> _Stored data_

■ ■ ■ ■ ■ ■ ■

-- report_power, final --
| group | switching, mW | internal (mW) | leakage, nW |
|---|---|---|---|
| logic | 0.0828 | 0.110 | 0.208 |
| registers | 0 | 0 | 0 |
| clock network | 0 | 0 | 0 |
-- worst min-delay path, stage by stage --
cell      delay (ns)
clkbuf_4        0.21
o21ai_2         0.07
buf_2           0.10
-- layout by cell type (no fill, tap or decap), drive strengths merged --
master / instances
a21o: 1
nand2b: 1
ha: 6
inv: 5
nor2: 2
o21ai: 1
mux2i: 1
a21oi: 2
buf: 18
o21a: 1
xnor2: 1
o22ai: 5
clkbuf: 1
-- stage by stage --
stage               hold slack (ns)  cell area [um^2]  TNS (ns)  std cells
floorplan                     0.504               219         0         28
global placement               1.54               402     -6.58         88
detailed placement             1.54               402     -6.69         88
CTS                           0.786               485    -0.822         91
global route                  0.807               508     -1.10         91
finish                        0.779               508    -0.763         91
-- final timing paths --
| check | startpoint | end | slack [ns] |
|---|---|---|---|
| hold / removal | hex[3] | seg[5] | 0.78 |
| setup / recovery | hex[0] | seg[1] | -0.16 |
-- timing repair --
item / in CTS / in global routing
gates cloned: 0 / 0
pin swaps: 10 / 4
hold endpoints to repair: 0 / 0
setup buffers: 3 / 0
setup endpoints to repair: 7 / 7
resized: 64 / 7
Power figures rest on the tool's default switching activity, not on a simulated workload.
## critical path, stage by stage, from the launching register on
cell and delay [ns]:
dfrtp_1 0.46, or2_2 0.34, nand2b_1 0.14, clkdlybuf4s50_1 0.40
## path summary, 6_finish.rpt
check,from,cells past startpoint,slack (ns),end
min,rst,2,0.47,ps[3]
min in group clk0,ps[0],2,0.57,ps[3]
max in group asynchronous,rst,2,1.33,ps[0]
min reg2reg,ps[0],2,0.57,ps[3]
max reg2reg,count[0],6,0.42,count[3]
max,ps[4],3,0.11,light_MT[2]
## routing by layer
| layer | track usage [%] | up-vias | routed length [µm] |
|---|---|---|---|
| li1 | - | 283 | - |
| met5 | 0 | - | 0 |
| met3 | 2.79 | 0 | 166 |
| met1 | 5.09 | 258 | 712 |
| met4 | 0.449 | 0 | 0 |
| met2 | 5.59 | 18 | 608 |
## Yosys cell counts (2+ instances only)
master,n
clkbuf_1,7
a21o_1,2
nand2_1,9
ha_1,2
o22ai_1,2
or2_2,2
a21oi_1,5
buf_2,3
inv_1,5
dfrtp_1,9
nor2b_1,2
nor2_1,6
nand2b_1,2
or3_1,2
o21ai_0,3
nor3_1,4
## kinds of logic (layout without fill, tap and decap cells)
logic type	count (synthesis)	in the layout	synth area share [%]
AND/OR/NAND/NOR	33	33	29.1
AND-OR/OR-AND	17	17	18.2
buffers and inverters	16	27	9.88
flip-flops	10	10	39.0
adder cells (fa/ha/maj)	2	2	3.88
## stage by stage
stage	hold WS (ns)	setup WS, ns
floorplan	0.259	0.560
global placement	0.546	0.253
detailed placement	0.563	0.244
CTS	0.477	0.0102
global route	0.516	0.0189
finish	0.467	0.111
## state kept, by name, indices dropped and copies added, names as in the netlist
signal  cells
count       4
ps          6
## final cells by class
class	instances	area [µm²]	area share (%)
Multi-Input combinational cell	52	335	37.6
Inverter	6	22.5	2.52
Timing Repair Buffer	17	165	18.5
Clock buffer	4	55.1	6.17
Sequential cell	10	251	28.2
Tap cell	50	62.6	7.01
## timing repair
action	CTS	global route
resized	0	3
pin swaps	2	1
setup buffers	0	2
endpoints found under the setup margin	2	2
==> /design/flow/run.sh <==
#!/bin/bash
# OpenROAD 26Q1-2900-gdf79404cd8, Yosys 0.63+post, stock flow scripts
make -C /OpenROAD-flow-scripts/flow DESIGN_CONFIG=/design/flow/config.mk WORK_HOME=/design/flow/orfs finish
==> /design/flow/config.mk <==
export PLATFORM = sky130hd
export DESIGN_NAME = spi_bus
export DESIGN_NICKNAME = spi_bus
export VERILOG_FILES = /design/flow/design.v
export SDC_FILE = /design/flow/constraint.sdc
export NUM_CORES = 4
export LEC_CHECK = 1
export CORE_UTILIZATION = 30
==> /design/flow/constraint.sdc <==
current_design spi_bus

set clk_period 6.1
set clk_io_pct 0.2

create_clock -name clk0 -period $clk_period [get_ports {clk}]

set non_clock_inputs [all_inputs -no_clocks]
set_input_delay [expr $clk_period * $clk_io_pct] -clock clk0 $non_clock_inputs
set_output_delay [expr $clk_period * $clk_io_pct] -clock clk0 [all_outputs]
==> design/flow/design.v <==
module rf (
	input 	[31:0] 	busW,
	input 	[4:0] 	Rw,
	input 	[4:0] 	Ra,
	input 	[4:0] 	Rb,
	input 			clk,
	input			regWr,
	input 			regL,
	input 	[31:0] 	curPC,
	output 	[31:0] 	busA,
	output	[31:0] 	busB
);
	reg		[31:0] 	register[0:31];
	initial begin
		register[0] 	= 0; 
	end
	assign busA = (Ra != 0)? register[Ra]: 0;
	assign busB = (Rb != 0)? register[Rb]: 0;
	always @ ( posedge clk ) begin
		if ((regWr == 1)) begin
			if(regL == 1) 
				register[31] <= curPC + 32'h0000_0004;
			else if(Rw != 0)
				register[Rw] <= busW;
		end
	end
endmodule  
==> design/flow/run.sh <==
#!/bin/bash
# OpenROAD 26Q1-2900-gdf79404cd8, Yosys 0.63+post, stock flow scripts
make -C /OpenROAD-flow-scripts/flow DESIGN_CONFIG=/design/flow/config.mk WORK_HOME=/design/flow/orfs finish
==> design/flow/config.mk <==
export PLATFORM = sky130hd
export DESIGN_NAME = rf
export DESIGN_NICKNAME = rf
export VERILOG_FILES = /design/flow/design.v
export SDC_FILE = /design/flow/constraint.sdc
export NUM_CORES = 4
export LEC_CHECK = 1
export CORE_UTILIZATION = 30
==> design/flow/constraint.sdc <==
current_design rf

set clk_period 7.5
set clk_io_pct 0.2

create_clock -name clk0 -period $clk_period [get_ports {clk}]

set non_clock_inputs [all_inputs -no_clocks]
set_input_delay [expr $clk_period * $clk_io_pct] -clock clk0 $non_clock_inputs
set_output_delay [expr $clk_period * $clk_io_pct] -clock clk0 [all_outputs]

■ ■ ■ ■ ■ ■ ■

> _INSTRUCTIONS FOR THE TASK_
What lines in the entries above hold "final"? Copy every one.

> _YOUR RESPONSE_
-- report_power, final --
-- final timing paths --
## final cells by class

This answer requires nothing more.